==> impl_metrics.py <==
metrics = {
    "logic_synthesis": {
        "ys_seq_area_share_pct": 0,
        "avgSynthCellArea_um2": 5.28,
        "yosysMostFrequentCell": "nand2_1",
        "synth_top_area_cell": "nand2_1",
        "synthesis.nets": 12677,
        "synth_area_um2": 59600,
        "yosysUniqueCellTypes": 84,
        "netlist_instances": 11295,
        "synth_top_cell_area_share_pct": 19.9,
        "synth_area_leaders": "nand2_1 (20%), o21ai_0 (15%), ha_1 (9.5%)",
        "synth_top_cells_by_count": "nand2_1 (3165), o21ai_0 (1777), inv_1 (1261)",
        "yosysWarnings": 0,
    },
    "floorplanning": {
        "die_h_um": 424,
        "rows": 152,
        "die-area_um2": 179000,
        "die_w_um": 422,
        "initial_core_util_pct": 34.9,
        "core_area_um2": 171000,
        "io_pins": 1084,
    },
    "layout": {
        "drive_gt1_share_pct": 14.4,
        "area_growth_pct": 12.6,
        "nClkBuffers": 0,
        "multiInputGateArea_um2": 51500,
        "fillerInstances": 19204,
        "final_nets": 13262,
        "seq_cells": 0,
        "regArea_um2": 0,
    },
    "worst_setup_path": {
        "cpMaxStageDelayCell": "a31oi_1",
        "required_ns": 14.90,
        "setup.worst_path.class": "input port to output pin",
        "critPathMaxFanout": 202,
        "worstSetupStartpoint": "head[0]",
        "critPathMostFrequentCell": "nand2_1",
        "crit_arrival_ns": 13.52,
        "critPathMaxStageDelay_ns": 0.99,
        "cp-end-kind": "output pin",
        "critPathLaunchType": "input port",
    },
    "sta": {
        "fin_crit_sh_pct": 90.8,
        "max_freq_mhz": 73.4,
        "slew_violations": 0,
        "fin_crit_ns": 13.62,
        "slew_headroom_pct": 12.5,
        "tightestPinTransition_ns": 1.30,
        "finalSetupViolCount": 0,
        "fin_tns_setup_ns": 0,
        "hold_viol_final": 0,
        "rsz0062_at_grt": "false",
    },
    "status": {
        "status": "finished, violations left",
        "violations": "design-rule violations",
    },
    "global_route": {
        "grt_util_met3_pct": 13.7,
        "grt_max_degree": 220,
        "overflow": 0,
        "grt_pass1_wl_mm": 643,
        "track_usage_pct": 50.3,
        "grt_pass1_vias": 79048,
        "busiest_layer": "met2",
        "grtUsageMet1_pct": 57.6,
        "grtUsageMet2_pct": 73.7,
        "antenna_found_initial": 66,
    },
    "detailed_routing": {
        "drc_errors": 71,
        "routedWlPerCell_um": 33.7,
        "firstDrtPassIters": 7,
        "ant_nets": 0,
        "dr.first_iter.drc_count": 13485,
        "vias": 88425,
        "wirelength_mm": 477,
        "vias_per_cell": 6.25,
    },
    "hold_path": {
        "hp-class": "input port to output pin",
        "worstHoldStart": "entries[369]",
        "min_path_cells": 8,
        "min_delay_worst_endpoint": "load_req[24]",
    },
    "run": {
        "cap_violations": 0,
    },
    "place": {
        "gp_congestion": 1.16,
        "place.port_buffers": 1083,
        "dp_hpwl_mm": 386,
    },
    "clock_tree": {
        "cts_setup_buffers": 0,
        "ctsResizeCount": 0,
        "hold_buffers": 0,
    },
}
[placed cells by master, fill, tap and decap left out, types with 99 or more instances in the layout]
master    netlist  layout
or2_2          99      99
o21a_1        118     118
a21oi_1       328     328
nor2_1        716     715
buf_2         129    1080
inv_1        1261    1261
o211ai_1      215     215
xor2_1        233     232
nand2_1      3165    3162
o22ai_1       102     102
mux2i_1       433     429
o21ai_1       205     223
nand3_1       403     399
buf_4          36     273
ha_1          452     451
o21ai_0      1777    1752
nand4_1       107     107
===== config.mk =====
export PLATFORM = sky130hd
export DESIGN_NAME = lsq_queue
export DESIGN_NICKNAME = d
export VERILOG_FILES = /design/src/logic/lsq_pkg.sv /design/src/logic/lsq_queue.sv
export SDC_FILE = /design/constraint.sdc
export NUM_CORES = 2
export LEC_CHECK = 0
export BUFFER_PORTS_ARGS = -buffer_cell sky130_fd_sc_hd__buf_2
export CAP_MARGIN = 20
export CORE_ASPECT_RATIO = 0.5
export CORE_MARGIN = 1
export CORE_UTILIZATION = 30
export DETAILED_ROUTE_END_ITERATION = 8
export PLACE_DENSITY = 0.44
export SLEW_MARGIN = 40
export SYNTH_ARGS = -nofsm -noshare
export SYNTH_HDL_FRONTEND = slang
export SYNTH_SLANG_ARGS = --single-unit

===== constraint.sdc =====
create_clock -name clk -period 85.5 [get_ports clk]
set_clock_uncertainty 0.2 [all_clocks]
set_input_delay 17.1 -clock clk [delete_from_list [all_inputs] [get_ports clk]]
set_output_delay 17.1 -clock clk [all_outputs]
set_load 0.05 [all_outputs]
File: config.mk
export PLATFORM = sky130hd
export DESIGN_NAME = kv_subsys
export DESIGN_NICKNAME = d
export VERILOG_FILES = /design/src/hw/kv_defines_pkg.sv /design/src/hw/kv_fsm.sv /design/src/hw/kv_store.sv /design/src/hw/kv_write_client.sv /design/src/hw/kv_read_client.sv /design/src/hw/kv_subsys.sv
export SDC_FILE = /design/constraint.sdc
export NUM_CORES = 2
export LEC_CHECK = 0
export ABC_CLOCK_PERIOD_IN_PS = 4600
export BUFFER_PORTS_ARGS = -buffer_cell sky130_fd_sc_hd__buf_4
export CORE_MARGIN = 4
export CORE_UTILIZATION = 40
export CTS_CLUSTER_SIZE = 25
export DETAILED_ROUTE_END_ITERATION = 12
export SLEW_MARGIN = 15
export SYNTH_ARGS = -nofsm -noshare
export SYNTH_HDL_FRONTEND = slang
export SYNTH_SLANG_ARGS = --single-unit
File: constraint.sdc
create_clock -name clk -period 4.6 [get_ports clk]
set_input_delay 0.92 -clock clk [delete_from_list [all_inputs] [get_ports clk]]
set_output_delay 0.92 -clock clk [all_outputs]
set_load 0.02 [all_outputs]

Exercise brief: For the listing above, say how many lines hold the word "layout". Nothing but the number is needed.

Exercise output: 3